Scott Lauck//May 19, 2022
The full Missouri Court of Appeals Southern District on May 5 split 6-1 over whether a nurse who was injured while at work was owed workers’ compensation.
Sydney Durr was a certified nursing assistant at Clark’s Mountain Nursing Center. In 2015, she was refilling pitchers of water in a patient’s room when she twisted her knee while maneuvering around a bed in the dark.
An administrative law judge awarded her benefits, but the Labor and Industrial Relations Commission reversed that decision under the requirement that workers must demonstrate that their injury “does not come from a hazard or risk unrelated to the employment to which workers would have been equally exposed outside of and unrelated to the employment in normal nonemployment life.”
Judge William W. Francis Jr., writing for the Southern District’s majority, found that Durr’s injury was work-related.

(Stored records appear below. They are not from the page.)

===== config.mk =====
export PLATFORM = sky130hd
export DESIGN_NAME = pe_spad_loader_flat
export DESIGN_NICKNAME = d
export VERILOG_FILES = /design/src/rtl/pe_spad_loader_if.sv /design/src/rtl/pe_spad_loader.sv /design/src/flat_wrapper.sv
export SDC_FILE = /design/constraint.sdc
export NUM_CORES = 1
export LEC_CHECK = 0
export ABC_AREA = 0
export BUFFER_PORTS_ARGS = -buffer_cell sky130_fd_sc_hd__buf_2
export CAP_MARGIN = 25
export CORE_MARGIN = 3
export CORE_UTILIZATION = 30
export CTS_BUF_LIST = sky130_fd_sc_hd__clkbuf_8 sky130_fd_sc_hd__clkbuf_16
export DETAILED_ROUTE_END_ITERATION = 8
export PLACE_DENSITY_LB_ADDON = 0.1
export SETUP_SLACK_MARGIN = 0.15
export SLEW_MARGIN = 20
export SYNTH_ARGS = -nofsm -noshare
export SYNTH_HDL_FRONTEND = slang
export SYNTH_SLANG_ARGS = --single-unit

===== constraint.sdc =====
create_clock -name clk -period 2.8 [get_ports clk]
set_input_delay 0 -clock clk [delete_from_list [all_inputs] [get_ports clk]]
set_output_delay 0 -clock clk [all_outputs]
set_load 0.01 [all_outputs]

===== src/rtl/pe_spad_loader_if.sv =====
// Handshake and spad-write bundle between the GLB/PE controller and pe_spad_loader.
interface pe_spad_loader_if #(
  parameter int MAX_CONFIG_WIDTH = 5,
  parameter int DATA_WIDTH       = 8
);
  logic                        en;
  logic [MAX_CONFIG_WIDTH-1:0] filter_size;
  logic [DATA_WIDTH-1:0]       iact_in_data;
  logic                        iact_in_valid;
  logic                        iact_in_ready;
  logic [DATA_WIDTH-1:0]       weight_in_data;
  logic                        weight_in_valid;
  logic                        weight_in_ready;
  logic                        iact_wr_en;
  logic [MAX_CONFIG_WIDTH-1:0] iact_wr_addr;
  logic [DATA_WIDTH-1:0]       iact_wr_data;
  logic                        weight_wr_en;
  logic [MAX_CONFIG_WIDTH-1:0] weight_wr_addr;
  logic [DATA_WIDTH-1:0]       weight_wr_data;
  logic                        spad_release;
  logic                        iact_spad_ready;
  logic                        weight_spad_ready;
  logic                        busy;

  modport slave (
    input  en, filter_size, spad_release,
    input  iact_in_data, iact_in_valid, weight_in_data, weight_in_valid,
    output iact_in_ready, weight_in_ready,
    output iact_wr_en, iact_wr_addr, iact_wr_data,
    output weight_wr_en, weight_wr_addr, weight_wr_data,
    output iact_spad_ready, weight_spad_ready, busy
  );

  modport master (
    output en, filter_size, spad_release,
    output iact_in_data, iact_in_valid, weight_in_data, weight_in_valid,
    input  iact_in_ready, weight_in_ready,
    input  iact_wr_en, iact_wr_addr, iact_wr_data,
    input  weight_wr_en, weight_wr_addr, weight_wr_data,
    input  iact_spad_ready, weight_spad_ready, busy
  );
endinterface


===== src/rtl/pe_spad_loader.sv =====
// Fills the PE iact and weight scratchpads from GLB beats; each channel holds its
// spad full until the PE controller releases it. Channel 0 = iact, channel 1 = weight.
module pe_spad_loader #(
  parameter int MAX_CONFIG_WIDTH = 5,
  parameter int DATA_WIDTH       = 8
) (
  input  logic             clk,
  input  logic             rstn,
  pe_spad_loader_if.slave  bus
);
  localparam int CW = MAX_CONFIG_WIDTH;
  localparam int DW = DATA_WIDTH;

  typedef enum logic {S_FILL, S_FULL} state_t;

  logic [1:0]    in_valid;
  logic [1:0]    in_ready;
  logic [1:0]    wr_en;
  logic [1:0]    spad_ready;
  logic [1:0]    busy_ch;
  logic [CW-1:0] wr_addr [2];

  assign in_valid = {bus.weight_in_valid, bus.iact_in_valid};

  genvar gi;
  generate
    for (gi = 0; gi < 2; gi++) begin : g_ch
      state_t        state_reg, state_next;
      logic [CW-1:0] wcnt_reg, wcnt_next;
      logic [CW-1:0] len_reg, len_next;
      logic [CW-1:0] cur_len;
      logic          accept;

      // The first beat of a fill compares against the length it is latching.
      assign cur_len = (wcnt_reg != '0)        ? len_reg :
                       (bus.filter_size == '0) ? CW'(1)  : bus.filter_size;

      assign in_ready[gi] = rstn & bus.en & (state_reg == S_FILL);
      assign accept       = in_valid[gi] & in_ready[gi];

      always_comb begin
        state_next = state_reg;
        wcnt_next  = wcnt_reg;
        len_next   = len_reg;
        if (bus.en) begin
          if (state_reg == S_FILL) begin
            if (accept) begin
              len_next = cur_len;
              if (wcnt_reg == cur_len - CW'(1)) begin
                wcnt_next  = '0;
                state_next = S_FULL;
              end else begin
                wcnt_next = wcnt_reg + CW'(1);
              end
            end
          end else if (bus.spad_release) begin
            state_next = S_FILL;
          end
        end
      end

      always_ff @(posedge clk or negedge rstn) begin
        if (!rstn) begin
          state_reg <= S_FILL;
          wcnt_reg  <= '0;
          len_reg   <= '0;
        end else begin
          state_reg <= state_next;
          wcnt_reg  <= wcnt_next;
          len_reg   <= len_next;
        end
      end

      assign wr_en[gi]      = accept;
      assign wr_addr[gi]    = wcnt_reg;
      assign spad_ready[gi] = (state_reg == S_FULL);
      assign busy_ch[gi]    = (state_reg == S_FILL) && (wcnt_reg != '0);
    end
  endgenerate

  assign bus.iact_in_ready     = in_ready[0];
  assign bus.weight_in_ready   = in_ready[1];
  assign bus.iact_wr_en        = wr_en[0];
  assign bus.weight_wr_en      = wr_en[1];
  assign bus.iact_wr_addr      = wr_addr[0];
  assign bus.weight_wr_addr    = wr_addr[1];
  // Data is gated so every output reads zero while reset is held.
  assign bus.iact_wr_data      = rstn ? bus.iact_in_data   : {DW{1'b0}};
  assign bus.weight_wr_data    = rstn ? bus.weight_in_data : {DW{1'b0}};
  assign bus.iact_spad_ready   = spad_ready[0];
  assign bus.weight_spad_ready = spad_ready[1];
  assign bus.busy              = |busy_ch;
endmodule


===== src/flat_wrapper.sv =====
// flat-port wrapper written by rule: the top's interface ports become plain ports
module pe_spad_loader_flat 
#(
  parameter int MAX_CONFIG_WIDTH = 5,
  parameter int DATA_WIDTH       = 8
)
  (clk, rstn, bus_en, bus_filter_size, bus_spad_release, bus_iact_in_data, bus_iact_in_valid, bus_weight_in_data, bus_weight_in_valid, bus_iact_in_ready, bus_weight_in_ready, bus_iact_wr_en, bus_iact_wr_addr, bus_iact_wr_data, bus_weight_wr_en, bus_weight_wr_addr, bus_weight_wr_data, bus_iact_spad_ready, bus_weight_spad_ready, bus_busy);
  pe_spad_loader_if #(.MAX_CONFIG_WIDTH(MAX_CONFIG_WIDTH), .DATA_WIDTH(DATA_WIDTH)) bus_i ();
  input  logic clk;
  input  logic rstn;
  input wire logic [$bits(bus_i.en)-1:0] bus_en;
  input wire logic [$bits(bus_i.filter_size)-1:0] bus_filter_size;
  input wire logic [$bits(bus_i.spad_release)-1:0] bus_spad_release;
  input wire logic [$bits(bus_i.iact_in_data)-1:0] bus_iact_in_data;
  input wire logic [$bits(bus_i.iact_in_valid)-1:0] bus_iact_in_valid;
  input wire logic [$bits(bus_i.weight_in_data)-1:0] bus_weight_in_data;
  input wire logic [$bits(bus_i.weight_in_valid)-1:0] bus_weight_in_valid;
  output wire logic [$bits(bus_i.iact_in_ready)-1:0] bus_iact_in_ready;
  output wire logic [$bits(bus_i.weight_in_ready)-1:0] bus_weight_in_ready;
  output wire logic [$bits(bus_i.iact_wr_en)-1:0] bus_iact_wr_en;
  output wire logic [$bits(bus_i.iact_wr_addr)-1:0] bus_iact_wr_addr;
  output wire logic [$bits(bus_i.iact_wr_data)-1:0] bus_iact_wr_data;
  output wire logic [$bits(bus_i.weight_wr_en)-1:0] bus_weight_wr_en;
  output wire logic [$bits(bus_i.weight_wr_addr)-1:0] bus_weight_wr_addr;
  output wire logic [$bits(bus_i.weight_wr_data)-1:0] bus_weight_wr_data;
  output wire logic [$bits(bus_i.iact_spad_ready)-1:0] bus_iact_spad_ready;
  output wire logic [$bits(bus_i.weight_spad_ready)-1:0] bus_weight_spad_ready;
  output wire logic [$bits(bus_i.busy)-1:0] bus_busy;
  assign bus_i.en = bus_en;
  assign bus_i.filter_size = bus_filter_size;
  assign bus_i.spad_release = bus_spad_release;
  assign bus_i.iact_in_data = bus_iact_in_data;
  assign bus_i.iact_in_valid = bus_iact_in_valid;
  assign bus_i.weight_in_data = bus_weight_in_data;
  assign bus_i.weight_in_valid = bus_weight_in_valid;
  assign bus_iact_in_ready = bus_i.iact_in_ready;
  assign bus_weight_in_ready = bus_i.weight_in_ready;
  assign bus_iact_wr_en = bus_i.iact_wr_en;
  assign bus_iact_wr_addr = bus_i.iact_wr_addr;
  assign bus_iact_wr_data = bus_i.iact_wr_data;
  assign bus_weight_wr_en = bus_i.weight_wr_en;
  assign bus_weight_wr_addr = bus_i.weight_wr_addr;
  assign bus_weight_wr_data = bus_i.weight_wr_data;
  assign bus_iact_spad_ready = bus_i.iact_spad_ready;
  assign bus_weight_spad_ready = bus_i.weight_spad_ready;
  assign bus_busy = bus_i.busy;
  pe_spad_loader #(.MAX_CONFIG_WIDTH(MAX_CONFIG_WIDTH), .DATA_WIDTH(DATA_WIDTH)) u_core (.clk(clk), .rstn(rstn), .bus(bus_i));
endmodule

## Word level (Yosys, flattened, before mapping)

Cells that the tools add are included.

| word-level totals | value |
|---|---|
| output and inout bits | 33 |
| memories | 0 |
| word-level logic and storage cells | 41 |
| bits in read-only memories | 0 |
| latch bits | 0 |
| input bits | 27 |
| flip-flop bits (word level) | 22 |
| memory bits (writable) | 0 |

| cells by class | value |
|---|---|
| divide/modulo/power cells | 0 |
| bitwise gates (word level) | 7 |
| multipliers | 0 |
| mux-type cells | 14 |
| order comparisons | 0 |
| reduce and logical (&&, ||, !) cells | 8 |
| eq/ne operators | 2 |
| shifts and indexed selects | 0 |
| add/sub/neg operators | 4 |

Operators with widths:

| cell | number |
|---|---|
| $mux 5 | 5 |
| $mux 8 | 2 |
| $add 5x1->5 const B | 2 |
| $eq 5x5->1 | 2 |
| $reduce_bool 5->1 | 2 |
| $sub 5x1->5 const B | 2 |
| $mux 1 | 7 |
| $reduce_and 3->1 | 2 |
| $and 1x1->1 | 5 |
| $logic_not 5->1 | 1 |
| $logic_and 1x1->1 | 2 |
| $not 1->1 | 2 |
| $reduce_or 2->1 | 1 |

## Logic depth before layout (Yosys ltp)

Gate-level depths: netlist of the first run.

| logic depth | value |
|---|---|
| word-level depth | 8 |
| gate-level depth with buffers | 11 |
| gate-level depth less buffers | 10 |

## Worst setup path before layout of the first run

Ideal clock, no wire load.

| timing | value |
|---|---|
| path type | register -> register |
| start | register u_core.g_ch[1].wcnt_reg[0], in the netlist u_core.bus.weight_wr_addr[0] |
| end | register u_core.g_ch[1].state_reg, in the netlist u_core.bus.weight_spad_ready |
| path slack | 158 ps |
| data required time | 2,679 ps |
| setup time | 121 ps |
| buffers on the path | 1 |
| cell stages (with the launch flop) | 12 |
| period minus slack after synthesis | 2,642 ps |
| arrival time | 2,521 ps |
| cells stage by stage | dfrtp_1 -> inv_1 -> ha_1 -> or4b_4 -> buf_6 -> nor2_1 -> a21oi_1 -> ha_1 -> xor2_1 -> xnor2_1 -> nor4_4 -> a22o_1 |

| between the ends | value |
|---|---|
| cells in the longest elaborated chain, start to end | 7 |

Ends and longest elaborated chain:

| what | RTL line | RTL |
|---|---|---|
| start: declaration | pe_spad_loader.sv:29 | `logic [CW-1:0] wcnt_reg, wcnt_next;` |
| start signal: assignment | pe_spad_loader.sv:69 | `wcnt_reg <= wcnt_next;` |
| $reduce_bool 5->1 | pe_spad_loader.sv:35 | `assign cur_len = (wcnt_reg != '0) ? len_reg :` |
| $mux 5 | pe_spad_loader.sv:35 |  |
| $sub 5x1->5 | pe_spad_loader.sv:49 | `if (wcnt_reg == cur_len - CW'(1)) begin` |
| $eq 5x5->1 * | pe_spad_loader.sv:49 |  |
| $mux 1 * | pe_spad_loader.sv:49 |  |
| $mux 1 * | pe_spad_loader.sv:47 | `if (accept) begin` |
| $mux 1 * | pe_spad_loader.sv:46 | `if (state_reg == S_FILL) begin` |
| end signal: assignment | pe_spad_loader.sv:68 | `state_reg <= state_next;` |
| end: declaration | pe_spad_loader.sv:28 | `state_t state_reg, state_next;` |

Mark *: on every way between the ends. The rest lies on a longest branch, timed or not.
A chain may end at the register's enable or synchronous reset.

## Worst setup path after layout of the first run

| timing | value |
|---|---|
| start | register u_core.g_ch[1].wcnt_reg[0], in the netlist u_core.bus.weight_wr_addr[0] |
| end | register u_core.g_ch[1].wcnt_reg[4], in the netlist u_core.bus.weight_wr_addr[4] |

| between the ends | value |
|---|---|
| cells in the longest elaborated chain, start to end | 5 |
| elaborated cells between the ends (all ways) | 6 |
| classes of those cells | 2 x add/sub; 1 x eq/ne; 2 x mux; 1 x reduce/logical |

Ends and longest elaborated chain:

| what | RTL line |
|---|---|
| $reduce_bool 5->1 | pe_spad_loader.sv:35 |
| $mux 5 | pe_spad_loader.sv:35 |
| $sub 5x1->5 | pe_spad_loader.sv:49 |
| $eq 5x5->1 | pe_spad_loader.sv:49 |
| $mux 5 * | pe_spad_loader.sv:49 |

Marked as above.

“It was during (and because of) Durr’s performance of this particularized job requirement that she was injured,” he wrote.

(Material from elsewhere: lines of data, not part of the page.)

`src/rtl/block_move_ctrl_pkg.sv`:
```
// Shared definitions for the piece move/commit controller: field geometry,
// spawn pose, command encodings and controller states.
package block_move_ctrl_pkg;

  localparam int FIELD_W = 20;
  localparam int FIELD_H = 20;
  localparam int SPAWN_X = 8;
  localparam int SPAWN_Y = 0;

  typedef enum logic [1:0] {
    CMD_LEFT   = 2'd0,
    CMD_RIGHT  = 2'd1,
    CMD_ROTATE = 2'd2,
    CMD_DROP   = 2'd3
  } cmd_e;

  typedef enum logic [2:0] {
    ST_IDLE        = 3'd0,
    ST_CHECK       = 3'd1,
    ST_LOCK        = 3'd2,
    ST_SPAWN_CHECK = 3'd3,
    ST_OVER        = 3'd4
  } state_e;

endpackage

```
`src/rtl/block_move_ctrl_if.sv`:
```
// Command, collision-verdict and merge signals between the move controller
// (slave) and its surroundings (master: player input, checker, merger).
interface block_move_ctrl_if;
  import block_move_ctrl_pkg::*;

  logic       cmd_valid;
  cmd_e       cmd;
  logic       cmd_ready;
  logic       gravity_tick;
  logic       err;
  logic [5:0] cand_x;
  logic [5:0] cand_y;
  logic [1:0] cand_rot;
  logic [5:0] pos_x;
  logic [5:0] pos_y;
  logic [1:0] pos_rot;
  logic       lock_valid;
  logic       lock_ack;
  logic       new_piece;
  logic       game_over;

  modport master (
    output cmd_valid, cmd, gravity_tick, err, lock_ack,
    input  cmd_ready, cand_x, cand_y, cand_rot, pos_x, pos_y, pos_rot,
           lock_valid, new_piece, game_over
  );

  modport slave (
    input  cmd_valid, cmd, gravity_tick, err, lock_ack,
    output cmd_ready, cand_x, cand_y, cand_rot, pos_x, pos_y, pos_rot,
           lock_valid, new_piece, game_over
  );

endinterface

```
`src/rtl/block_move_ctrl_check_timer.sv`:
```
// Loadable down-counter timing the collision checker latency; done is high
// whenever the count has reached zero.
module block_move_ctrl_check_timer #(
  parameter int CW = 1
) (
  input  logic          clk,
  input  logic          rst_n,
  input  logic          load,
  input  logic [CW-1:0] load_val,
  output logic          done
);

  logic [CW-1:0] cnt;

  always_ff @(posedge clk or negedge rst_n) begin
    if (!rst_n) begin
      cnt <= '0;
    end else if (load) begin
      cnt <= load_val;
    end else if (cnt != '0) begin
      cnt <= cnt - CW'(1);
    end
  end

  assign done = (cnt == '0);

endmodule

```
`src/rtl/block_move_ctrl.sv`:
```
// Move/commit controller: builds candidate poses from commands and gravity,
// commits or reverts on the checker verdict, and runs lock/respawn/game-over.
//
// state          | meaning
// ST_IDLE        | pose settled; accept gravity (priority) or a command
// ST_CHECK       | candidate on the bus, waiting CHECK_LAT cycles for err
// ST_LOCK        | failed drop; lock_valid high until the merge is acked
// ST_SPAWN_CHECK | spawn pose on the bus, waiting for err
// ST_OVER        | spawn collided; frozen until reset
module block_move_ctrl #(
  parameter int FIELD_W   = block_move_ctrl_pkg::FIELD_W,
  parameter int FIELD_H   = block_move_ctrl_pkg::FIELD_H,
  parameter int SPAWN_X   = block_move_ctrl_pkg::SPAWN_X,
  parameter int SPAWN_Y   = block_move_ctrl_pkg::SPAWN_Y,
  parameter int CHECK_LAT = 1
) (
  input logic              clk,
  input logic              rst_n,
  block_move_ctrl_if.slave bus
);
  import block_move_ctrl_pkg::*;

  localparam int              TMR_W    = (CHECK_LAT > 1) ? $clog2(CHECK_LAT) : 1;
  localparam logic [TMR_W-1:0] TMR_LOAD = TMR_W'(CHECK_LAT - 1);
  localparam logic [5:0]       SPX      = 6'(SPAWN_X);
  localparam logic [5:0]       SPY      = 6'(SPAWN_Y);

  if (SPAWN_X < 0 || SPAWN_X >= FIELD_W || SPAWN_Y < 0 || SPAWN_Y >= FIELD_H ||
      CHECK_LAT < 1) begin : g_bad_cfg
    $error("block_move_ctrl: spawn pose outside the field or CHECK_LAT < 1");
  end

  state_e     state;
  logic       gravity_pend;
  logic       lock_on_err;
  logic [5:0] cand_x, cand_y, pos_x, pos_y;
  logic [1:0] cand_rot, pos_rot;
  logic       lock_valid, new_piece, game_over;
  logic       grav_go, cmd_go, start_check, tmr_done;

  // Gravity outranks the player; cmd_ready reflects that in the same cycle.
  assign grav_go       = (state == ST_IDLE) && (gravity_pend || bus.gravity_tick);
  assign bus.cmd_ready = rst_n && (state == ST_IDLE) && !gravity_pend && !bus.gravity_tick;
  assign cmd_go        = bus.cmd_valid && bus.cmd_ready;
  assign start_check   = grav_go || cmd_go || ((state == ST_LOCK) && bus.lock_ack);

  block_move_ctrl_check_timer #(.CW(TMR_W)) u_check_timer (
    .clk      (clk),
    .rst_n    (rst_n),
    .load     (start_check),
    .load_val (TMR_LOAD),
    .done     (tmr_done)
  );

  always_ff @(posedge clk or negedge rst_n) begin
    if (!rst_n) begin
      state        <= ST_IDLE;
      cand_x       <= SPX;
      cand_y       <= SPY;
      cand_rot     <= 2'd0;
      pos_x        <= SPX;
      pos_y        <= SPY;
      pos_rot      <= 2'd0;
      lock_on_err  <= 1'b0;
      lock_valid   <= 1'b0;
      new_piece    <= 1'b0;
      game_over    <= 1'b0;
      gravity_pend <= 1'b0;
    end else begin
      new_piece <= 1'b0;
      if (bus.gravity_tick && (state != ST_IDLE) && (state != ST_OVER)) begin
        gravity_pend <= 1'b1;
      end
      unique case (state)
        ST_IDLE: begin
          // cand equals pos here, so it is safe to build from pos.
          if (grav_go) begin
            cand_y       <= pos_y + 6'd1;
            lock_on_err  <= 1'b1;
            gravity_pend <= 1'b0;
            state        <= ST_CHECK;
          end else if (cmd_go) begin
            lock_on_err <= (bus.cmd == CMD_DROP);
            unique case (bus.cmd)
              CMD_LEFT:   cand_x   <= pos_x - 6'd1;
              CMD_RIGHT:  cand_x   <= pos_x + 6'd1;
              CMD_ROTATE: cand_rot <= pos_rot + 2'd1;
              CMD_DROP:   cand_y   <= pos_y + 6'd1;
            endcase
            state <= ST_CHECK;
          end
        end
        ST_CHECK: begin
          if (tmr_done) begin
            if (!bus.err) begin
              pos_x   <= cand_x;
              pos_y   <= cand_y;
              pos_rot <= cand_rot;
              state   <= ST_IDLE;
            end else begin
              cand_x   <= pos_x;
              cand_y   <= pos_y;
              cand_rot <= pos_rot;
              if (lock_on_err) begin
                lock_valid <= 1'b1;
                state      <= ST_LOCK;
              end else begin
                state <= ST_IDLE;
              end
            end
          end
        end
        ST_LOCK: begin
          if (bus.lock_ack) begin
            lock_valid <= 1'b0;
            cand_x     <= SPX;
            cand_y     <= SPY;
            cand_rot   <= 2'd0;
            state      <= ST_SPAWN_CHECK;
          end
        end
        ST_SPAWN_CHECK: begin
          if (tmr_done) begin
            if (!bus.err) begin
              pos_x     <= cand_x;
              pos_y     <= cand_y;
              pos_rot   <= cand_rot;
              new_piece <= 1'b1;
              state     <= ST_IDLE;
            end else begin
              game_over <= 1'b1;
              state     <= ST_OVER;
            end
          end
        end
        ST_OVER: state <= ST_OVER;
        default: state <= ST_IDLE;
      endcase
    end
  end

  assign bus.cand_x     = cand_x;
  assign bus.cand_y     = cand_y;
  assign bus.cand_rot   = cand_rot;
  assign bus.pos_x      = pos_x;
  assign bus.pos_y      = pos_y;
  assign bus.pos_rot    = pos_rot;
  assign bus.lock_valid = lock_valid;
  assign bus.new_piece  = new_piece;
  assign bus.game_over  = game_over;

endmodule

```
`src/flat_wrapper.sv`:
```
// flat-port wrapper written by rule: the top's interface ports become plain ports
module block_move_ctrl_flat import block_move_ctrl_pkg::*;
#(
  parameter int FIELD_W   = block_move_ctrl_pkg::FIELD_W,
  parameter int FIELD_H   = block_move_ctrl_pkg::FIELD_H,
  parameter int SPAWN_X   = block_move_ctrl_pkg::SPAWN_X,
  parameter int SPAWN_Y   = block_move_ctrl_pkg::SPAWN_Y,
  parameter int CHECK_LAT = 1
)
  (clk, rst_n, bus_cmd_valid, bus_cmd, bus_gravity_tick, bus_err, bus_lock_ack, bus_cmd_ready, bus_cand_x, bus_cand_y, bus_cand_rot, bus_pos_x, bus_pos_y, bus_pos_rot, bus_lock_valid, bus_new_piece, bus_game_over);
  block_move_ctrl_if bus_i ();
  input logic clk;
  input logic rst_n;
  input wire logic [$bits(bus_i.cmd_valid)-1:0] bus_cmd_valid;
  input wire logic [$bits(bus_i.cmd)-1:0] bus_cmd;
  input wire logic [$bits(bus_i.gravity_tick)-1:0] bus_gravity_tick;
  input wire logic [$bits(bus_i.err)-1:0] bus_err;
  input wire logic [$bits(bus_i.lock_ack)-1:0] bus_lock_ack;
  output wire logic [$bits(bus_i.cmd_ready)-1:0] bus_cmd_ready;
  output wire logic [$bits(bus_i.cand_x)-1:0] bus_cand_x;
  output wire logic [$bits(bus_i.cand_y)-1:0] bus_cand_y;
  output wire logic [$bits(bus_i.cand_rot)-1:0] bus_cand_rot;
  output wire logic [$bits(bus_i.pos_x)-1:0] bus_pos_x;
  output wire logic [$bits(bus_i.pos_y)-1:0] bus_pos_y;
  output wire logic [$bits(bus_i.pos_rot)-1:0] bus_pos_rot;
  output wire logic [$bits(bus_i.lock_valid)-1:0] bus_lock_valid;
  output wire logic [$bits(bus_i.new_piece)-1:0] bus_new_piece;
  output wire logic [$bits(bus_i.game_over)-1:0] bus_game_over;
  assign bus_i.cmd_valid = bus_cmd_valid;
  assign bus_i.cmd = bus_cmd;
  assign bus_i.gravity_tick = bus_gravity_tick;
  assign bus_i.err = bus_err;
  assign bus_i.lock_ack = bus_lock_ack;
  assign bus_cmd_ready = bus_i.cmd_ready;
  assign bus_cand_x = bus_i.cand_x;
  assign bus_cand_y = bus_i.cand_y;
  assign bus_cand_rot = bus_i.cand_rot;
  assign bus_pos_x = bus_i.pos_x;
  assign bus_pos_y = bus_i.pos_y;
  assign bus_pos_rot = bus_i.pos_rot;
  assign bus_lock_valid = bus_i.lock_valid;
  assign bus_new_piece = bus_i.new_piece;
  assign bus_game_over = bus_i.game_over;
  block_move_ctrl #(.FIELD_W(FIELD_W), .FIELD_H(FIELD_H), .SPAWN_X(SPAWN_X), .SPAWN_Y(SPAWN_Y), .CHECK_LAT(CHECK_LAT)) u_core (.clk(clk), .rst_n(rst_n), .bus(bus_i));
endmodule
```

Judge Jeffrey W. Bates concurred. So did Chief Judge Gary W. Lynch and Judges Don E. Burrell, Jack A. L. Goodman and Jennifer R. Growcock, but they wrote a separate opinion noting that the factual findings in the case weren’t “a model of clarity.”
Judge Mary W. Sheffield dissented, arguing that Durr had faced no unusual or increased risk.
“Essentially, she injured her knee while attempting to turn around at the base of a bed,” she wrote.
The case is Durr v. Clark’s Mountain Nursing Center et al., SD37212.